真夏の幻覚

岡本かの子




 八月の炎天の下、屋根普請ぶしんに三四人の工人達が屋根を這ったり上ったり降りたりしていた。黒赭いろの背中、短いズボンで腰部をかくすほか、ほとんど裸体であった。
ええぞ、ええぞ、
 という節のはやり歌のはやるある夏の頃であった。
ええぞ、ええぞ、
 とうたい乍ら、工人達は普請にいそしんでいた。
 その黒赭いろの背をまろぶ汗の玉の大粒なこと――涼しい、涼しい、と感じながら、そのころころもまろぶ汗の玉を私は眺めていたのである。

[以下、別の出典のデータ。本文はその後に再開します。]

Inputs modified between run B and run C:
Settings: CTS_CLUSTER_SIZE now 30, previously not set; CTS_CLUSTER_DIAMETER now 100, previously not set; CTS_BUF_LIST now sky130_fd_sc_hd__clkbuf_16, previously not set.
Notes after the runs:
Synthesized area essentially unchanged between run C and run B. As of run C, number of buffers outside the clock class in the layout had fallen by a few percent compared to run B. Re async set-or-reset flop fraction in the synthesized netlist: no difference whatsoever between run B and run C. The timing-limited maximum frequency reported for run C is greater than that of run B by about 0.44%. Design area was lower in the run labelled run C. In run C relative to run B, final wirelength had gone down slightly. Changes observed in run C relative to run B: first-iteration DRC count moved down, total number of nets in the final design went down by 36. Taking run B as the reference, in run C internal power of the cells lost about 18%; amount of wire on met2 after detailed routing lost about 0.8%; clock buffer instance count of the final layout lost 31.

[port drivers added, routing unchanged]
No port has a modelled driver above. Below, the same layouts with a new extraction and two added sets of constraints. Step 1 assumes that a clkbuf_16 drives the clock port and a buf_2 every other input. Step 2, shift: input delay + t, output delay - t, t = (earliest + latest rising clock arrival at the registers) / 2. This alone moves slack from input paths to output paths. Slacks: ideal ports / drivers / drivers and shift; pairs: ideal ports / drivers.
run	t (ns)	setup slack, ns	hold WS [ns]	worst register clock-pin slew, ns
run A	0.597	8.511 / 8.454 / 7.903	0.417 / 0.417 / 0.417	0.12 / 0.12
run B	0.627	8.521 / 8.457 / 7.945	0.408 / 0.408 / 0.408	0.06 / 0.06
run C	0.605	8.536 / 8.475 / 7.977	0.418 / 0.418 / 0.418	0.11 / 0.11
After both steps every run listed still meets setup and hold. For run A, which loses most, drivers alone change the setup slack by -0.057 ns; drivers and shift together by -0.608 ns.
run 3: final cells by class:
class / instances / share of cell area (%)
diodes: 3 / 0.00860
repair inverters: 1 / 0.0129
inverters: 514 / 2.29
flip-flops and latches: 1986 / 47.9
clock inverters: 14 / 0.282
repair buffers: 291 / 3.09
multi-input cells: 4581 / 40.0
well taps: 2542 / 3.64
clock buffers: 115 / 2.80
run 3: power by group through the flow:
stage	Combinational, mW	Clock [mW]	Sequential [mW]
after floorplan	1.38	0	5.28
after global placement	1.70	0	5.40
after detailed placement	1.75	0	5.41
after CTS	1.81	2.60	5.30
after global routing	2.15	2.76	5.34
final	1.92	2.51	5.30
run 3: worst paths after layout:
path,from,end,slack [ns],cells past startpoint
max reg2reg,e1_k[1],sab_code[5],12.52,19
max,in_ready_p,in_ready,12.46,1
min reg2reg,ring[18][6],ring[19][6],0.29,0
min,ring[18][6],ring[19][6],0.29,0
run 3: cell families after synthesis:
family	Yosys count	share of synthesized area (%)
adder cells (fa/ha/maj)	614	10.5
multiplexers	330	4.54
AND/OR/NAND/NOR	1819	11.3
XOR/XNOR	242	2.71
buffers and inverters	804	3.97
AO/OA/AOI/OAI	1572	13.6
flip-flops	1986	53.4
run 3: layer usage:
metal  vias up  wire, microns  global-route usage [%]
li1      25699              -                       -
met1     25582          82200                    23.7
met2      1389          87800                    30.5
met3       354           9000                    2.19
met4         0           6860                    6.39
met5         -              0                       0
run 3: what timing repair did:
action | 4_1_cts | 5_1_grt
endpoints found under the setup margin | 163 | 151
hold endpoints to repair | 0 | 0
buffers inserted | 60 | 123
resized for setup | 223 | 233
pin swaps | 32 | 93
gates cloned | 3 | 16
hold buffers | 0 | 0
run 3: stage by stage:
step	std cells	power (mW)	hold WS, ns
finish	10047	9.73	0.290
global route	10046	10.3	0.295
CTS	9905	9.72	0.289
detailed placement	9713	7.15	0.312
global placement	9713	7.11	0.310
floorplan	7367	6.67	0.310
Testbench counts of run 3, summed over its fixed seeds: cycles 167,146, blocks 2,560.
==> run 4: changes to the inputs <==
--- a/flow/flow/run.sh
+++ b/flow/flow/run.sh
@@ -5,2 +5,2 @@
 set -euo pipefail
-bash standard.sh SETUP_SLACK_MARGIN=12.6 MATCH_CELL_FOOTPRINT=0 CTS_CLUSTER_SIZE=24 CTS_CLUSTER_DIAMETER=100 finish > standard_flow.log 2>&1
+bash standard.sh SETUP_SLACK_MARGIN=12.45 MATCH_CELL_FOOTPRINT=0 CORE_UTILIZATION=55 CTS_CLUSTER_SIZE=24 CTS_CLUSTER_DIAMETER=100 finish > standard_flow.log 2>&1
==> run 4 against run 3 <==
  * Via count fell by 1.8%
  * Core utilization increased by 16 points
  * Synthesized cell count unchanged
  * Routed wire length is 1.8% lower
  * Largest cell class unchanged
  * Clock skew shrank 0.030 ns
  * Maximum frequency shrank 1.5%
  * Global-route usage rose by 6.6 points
This is an optimization exercise on Yosys and OpenROAD, whose aim is small area, a short achievable clock period and few clock cycles per item, not a production implementation. Only simulation tests tie the RTL to the original design; equivalence was not proved.

## zinc
==> flow/design.v <==
module psn_line_decoder (
    input  wire        clk,
    input  wire        rst_n,
    input  wire        in_valid,
    output wire        in_ready,
    input  wire [39:0] in_beat,
    input  wire        in_marked,
    input  wire [3:0]  in_mark_pos,
    output wire        out_valid,
    input  wire        out_ready,
    output wire [31:0] out_data,
    output wire        out_last,
    output wire [2:0]  out_status,
    output wire [3:0]  out_pos
);
    localparam integer RN = 18;           
    localparam integer EX = RN - 2;       
    localparam [2:0] ST_CLEAN     = 3'd0;
    localparam [2:0] ST_CORRECTED = 3'd1;
    localparam [2:0] ST_ERASURE   = 3'd2;
    localparam [2:0] ST_UNCORR    = 3'd3;
    localparam [2:0] ST_POISON    = 3'd4;
    function [3:0] gf_mul;
        input [3:0] a;
        input [3:0] b;
        reg   [6:0] p;
        integer i;
        begin
            p = 7'd0;
            for (i = 0; i < 4; i = i + 1)
                if (b[i]) p = p ^ ({3'd0, a} << i);
            if (p[6]) p = p ^ 7'b1001100;
            if (p[5]) p = p ^ 7'b0100110;
            if (p[4]) p = p ^ 7'b0010011;
            gf_mul = p[3:0];
        end
    endfunction
    function [3:0] locator;
        input [3:0] p;
        begin
            case (p)
                4'd0: locator = 4'hA;  4'd1: locator = 4'h5;  4'd2: locator = 4'hB;
                4'd3: locator = 4'hC;  4'd4: locator = 4'h6;  4'd5: locator = 4'h3;
                4'd6: locator = 4'h8;  4'd7: locator = 4'h4;  4'd8: locator = 4'h2;
                4'd9: locator = 4'h1;
                default: locator = 4'h0;
            endcase
        end
    endfunction
    function [4:0] dec_off;
        input [4:0] s;
        begin
            dec_off = (s == 5'd0) ? RN - 1 : s - 5'd1;
        end
    endfunction
    reg [31:0] r0_d;            
    reg [3:0]  r0_s;            
    reg [31:0] rd [1:RN-1];
    reg [3:0]  rs [1:RN-1];
    reg        in_ready_q;
    wire       wr = in_valid & in_ready_q;
    reg [3:0] s0_in, s1_in;
    integer k;
    always @(*) begin
        s0_in = 4'd0;
        s1_in = 4'd0;
        for (k = 0; k < 10; k = k + 1) begin
            s0_in = s0_in ^ in_beat[4*k +: 4];
            s1_in = s1_in ^ gf_mul(in_beat[4*k +: 4], locator(k[3:0]));
        end
    end
    integer i;
    always @(posedge clk) begin
        if (in_ready_q) begin
            r0_d <= in_beat[31:0];
            r0_s <= s0_in;
        end else begin
            r0_d <= rd[RN-1];
            r0_s <= rs[RN-1];
        end
        rd[1] <= r0_d;
        rs[1] <= r0_s;
        for (i = 2; i < RN; i = i + 1) begin
            rd[i] <= rd[i-1];
            rs[i] <= rs[i-1];
        end
    end
    reg        q_v;
    reg [3:0]  q_s1;            
    reg        q_mk;
    reg [3:0]  q_mp;
    always @(posedge clk) begin
        q_s1 <= s1_in;
        q_mk <= in_marked;
        q_mp <= in_mark_pos;
        q_first <= (bcnt == 4'd0);
        q_last  <= (bcnt == 4'd15);
    end
    reg [3:0]  bcnt;            
    reg        q_first, q_last;  
    reg [9:0]  f_good;          
    reg        f_clean;
    reg        f_poison;
    reg [9:0]  b_good;
    reg [3:0]  r_m;
    reg [3:0]  lm;
    integer p;
    always @(*) begin
        for (p = 0; p < 10; p = p + 1)
            b_good[p] = ((q_s1 ^ gf_mul(locator(p[3:0]), r0_s)) == 4'd0);
        lm  = locator(q_mp);
        r_m = q_s1 ^ gf_mul(lm, r0_s);
    end
    wire b_clean  = (r0_s == 4'd0) && (q_s1 == 4'd0);
    wire b_poison = q_mk ? (r_m == 4'h2) : (r0_s == 4'h0 && q_s1 == 4'h2);
    wire       first = q_first;
    wire [9:0] n_good   = (first ? 10'h3FF : f_good) & b_good;
    wire       n_clean  = (first | f_clean)  & b_clean;
    wire       n_poison = (first | f_poison) & b_poison;
    reg        n_eras;          
    integer e;
    always @(*) begin
        n_eras = 1'b0;
        for (e = 0; e < 10; e = e + 1)
            if (q_mp == e) n_eras = n_good[e];
    end
    reg [2:0] dec_st;
    reg [3:0] dec_fp;
    always @(*) begin
        dec_st = ST_UNCORR;
        dec_fp = 4'hF;
        if (n_poison) begin
            dec_st = ST_POISON;
            dec_fp = q_mk ? q_mp : 4'hF;
        end else if (!q_mk) begin
            if (n_clean) begin
                dec_st = ST_CLEAN;
            end else if (|n_good) begin
                dec_st = ST_CORRECTED;
                dec_fp = {n_good[8] | n_good[9],
                          n_good[4] | n_good[5] | n_good[6] | n_good[7],
                          n_good[2] | n_good[3] | n_good[6] | n_good[7],
                          n_good[1] | n_good[3] | n_good[5] | n_good[7] | n_good[9]};
            end
        end else if (n_eras) begin
            dec_st = ST_ERASURE;
            dec_fp = q_mp;
        end
    end
    reg        pend_v;
    reg [2:0]  pend_st;
    reg [3:0]  pend_fp;
    reg [4:0]  wr_off;
    reg [4:0]  rd_off;
    reg [4:0]  count;           
    reg [3:0]  rd_idx;          
    reg        a_v;
    reg [31:0] a_d;
    reg        a_last;
    reg [2:0]  a_st;
    reg [3:0]  a_pos;
    reg [3:0]  a_fp;
    wire       ext_ok = (rd_off == 5'd0) && (count != 5'd0) && (pend_v || rd_idx != 4'd0);
    wire       a_load = !a_v || out_ready;
    wire       ext    = ext_ok && a_load;
    wire [2:0] x_st = (rd_idx == 4'd0) ? pend_st : a_st;
    wire [3:0] x_fp = (rd_idx == 4'd0) ? pend_fp : a_fp;
    reg [31:0] x_mask;
    integer n;
    always @(*) begin
        for (n = 0; n < 8; n = n + 1)
            x_mask[4*n +: 4] = (x_fp == n) ? rs[EX] : 4'd0;
    end
    wire       inc = wr & ~ext;
    wire       dec = ext & ~wr;
    wire [4:0] count_p1 = count + 5'd1;
    wire [4:0] count_m1 = count - 5'd1;
    wire       c_eq0  = (count == 5'd0);
    wire       c_eq1  = (count == 5'd1);
    wire       c_eqf1 = (count == RN - 1);
    wire       c_eqf  = (count == RN);
    wire       full_n = (c_eqf1 & inc) | (c_eqf & ~dec);
    wire       zero_n = (c_eq0 & ~inc) | (c_eq1 & dec);
    wire       slot_n = wr | (wr_off == 5'd1);
    wire       in_ready_n = ~full_n & (slot_n | zero_n);
    always @(posedge clk) begin
        if (!rst_n) begin
            q_v        <= 1'b0;
            bcnt       <= 4'd0;
            pend_v     <= 1'b0;
            wr_off     <= 5'd0;
            rd_off     <= 5'd0;
            count      <= 5'd0;
            rd_idx     <= 4'd0;
            a_v        <= 1'b0;
            in_ready_q <= 1'b1;
        end else begin
            q_v <= wr;
            if (inc)
                count <= count_p1;
            else if (dec)
                count <= count_m1;
            wr_off <= wr ? 5'd0 : dec_off(wr_off);
            if (wr && count == 5'd0)
                rd_off <= RN - 2;
            else if (!ext)
                rd_off <= dec_off(rd_off);
            in_ready_q <= in_ready_n;
            if (wr)
                bcnt <= bcnt + 4'd1;
            if (q_v && q_last)
                pend_v <= 1'b1;
            else if (ext && rd_idx == 4'd0)
                pend_v <= 1'b0;
            if (a_load)
                a_v <= ext_ok;
            if (ext)
                rd_idx <= rd_idx + 4'd1;
        end
    end
    always @(posedge clk) begin
        if (q_v) begin
            f_good   <= n_good;
            f_clean  <= n_clean;
            f_poison <= n_poison;
            if (q_last) begin
                pend_st <= dec_st;
                pend_fp <= dec_fp;
            end
        end
        if (ext) begin
            a_last <= (rd_idx == 4'd15);
            a_st   <= x_st;
            a_pos  <= (x_st == ST_CORRECTED || x_st == ST_ERASURE) ? x_fp : 4'hF;
            a_fp   <= x_fp;
        end
        if (a_load)
            a_d <= rd[EX] ^ x_mask;
    end
    assign in_ready   = in_ready_q;
    assign out_valid  = a_v;
    assign out_data   = a_d;
    assign out_last   = a_last;
    assign out_status = a_st;
    assign out_pos    = a_pos;
endmodule
export LEC_CHECK = 0
export CAP_MARGIN = 10
export CORE_MARGIN = 2
export CORE_UTILIZATION = 40
export CTS_CLUSTER_DIAMETER = 80
export CTS_CLUSTER_SIZE = 30
export SETUP_SLACK_MARGIN = 4.3
export SLEW_MARGIN = 10
create_clock -name core_clock -period 7.0 [get_ports {clk}]
standard.sh (not shown) runs the stock make flow with config.mk's settings and CLKGATE_MAP_FILE= SYNTH_SCRIPT=/design/flow/synth_recipe.tcl, a recipe that flattens the netlist after the stock synthesis.
==> flow/flow/run.sh <==
#!/bin/bash
# The standard layout (standard.sh, unchanged synthesis, floorplan, power grid and
# routing) with two settings passed to the ORFS scripts:
#  - the ports are buffered with sky130_fd_sc_hd__buf_2 instead of the default cell
#    (clkdlybuf4s50_1, a delay cell), still one buffer per input and output port;
#  - clock tree synthesis without dummy loads, with the sink clustering of config.mk.
# standard.sh's full output goes to standard.log in the work folder; ORFS's own logs
# stay under orfs/logs.
set -euo pipefail
export BUFFER_PORTS_ARGS="-buffer_cell sky130_fd_sc_hd__buf_2"
export CTS_ARGS="-sink_clustering_enable -repair_clock_nets -sink_clustering_size 25 -sink_clustering_max_diameter 60 -dont_use_dummy_load"
bash standard.sh > standard.log 2>&1
No stage failed in zinc, and the final checks on the layout all came back clean.
Testbench counts of zinc, summed over its fixed seeds: cycles 23,148, lines 1,440.
Edits applied to the flow inputs when going from zinc to fjord:
--- a/flow/flow/run.sh
+++ b/flow/flow/run.sh
@@ -6 +6 @@
-#  - clock tree synthesis without dummy loads, with the sink clustering of config.mk.
+#  - clock tree synthesis with the sink clustering of config.mk.
@@ -11 +11 @@
-export CTS_ARGS="-sink_clustering_enable -repair_clock_nets -sink_clustering_size 25 -sink_clustering_max_diameter 60 -dont_use_dummy_load"
+export CTS_ARGS="-sink_clustering_enable -repair_clock_nets -sink_clustering_size 30 -sink_clustering_max_diameter 80"
[summary]
On fjord: clock skew is 27 ps lower than what zinc gave. Per the comparison of fjord with zinc, largest net degree at the start of global routing increased 6, wire length decreased 0.48%. zinc vs fjord, launching instance or port of the critical path: out_ready vs r0_s[0].

==> separate check: timing with driven ports <==
The results above use ideal ports. As a check the final layouts listed here were re-extracted and re-timed, cells and wires unchanged. Step 1: set_driving_cell puts a clkbuf_16 on clk and a buf_2 on each other input, an assumption about the parent block. Step 2 adds t to the input delays and takes it off the output delays; t is the mean of the earliest and latest rising clock arrival at the registers after step 1. Input paths then give back, and output paths get back, about the clock's delay inside the block. a / b / c = no drivers / after step 1 / after step 2; a / b = the first two.
run	t (ns)	setup slack, ns	slew at the worst register clock pin (ns)	worst slew at a driven data input, ns	pins driven straight from the clock port
zinc	0.597	4.306 / 4.288 / 3.740	0.09 / 0.09	0.07	1
fjord	0.603	4.339 / 4.319 / 3.850	0.11 / 0.11	0.07	1
After both steps every run listed still meets setup and hold. The setup slack of zinc, which loses most, moves by -0.018 ns with the drivers and by -0.566 ns with both steps.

 酷烈な気もちに追いつめられて見ていたそのどんづまりから湧き出した涼感であったかも知れないのだが。
 百合ゆりが狂人の眼のようにあかみ走って、しかも落ちついて咲いていた。
 幾鉢も幾鉢も二三本の茎を延ばして、細いしなやかな尖端に、ずしりと重いような太い輪廓の花を咲かしていた。
 花のあかみには、ごまのような、跳ねた粒子形のかたまりのような逞しい蝶が、花に打突かる獰猛どうもうさで飛んで来ては、また何処かへ行った。
 そして、また来ては、花の上下前後を縫い、あたりを飛びまわった。
 汗はしんしんと工人達の背にまろび、百合はあかく咲き極まって酷暑の午後の太陽の光のなかにくらむばかりの強い刺戟を眼に与える。
 私は、痴呆の無感覚にだんだん隔って行く自分をうつらうつら無意識と意識の境いに置きながら佇っていた。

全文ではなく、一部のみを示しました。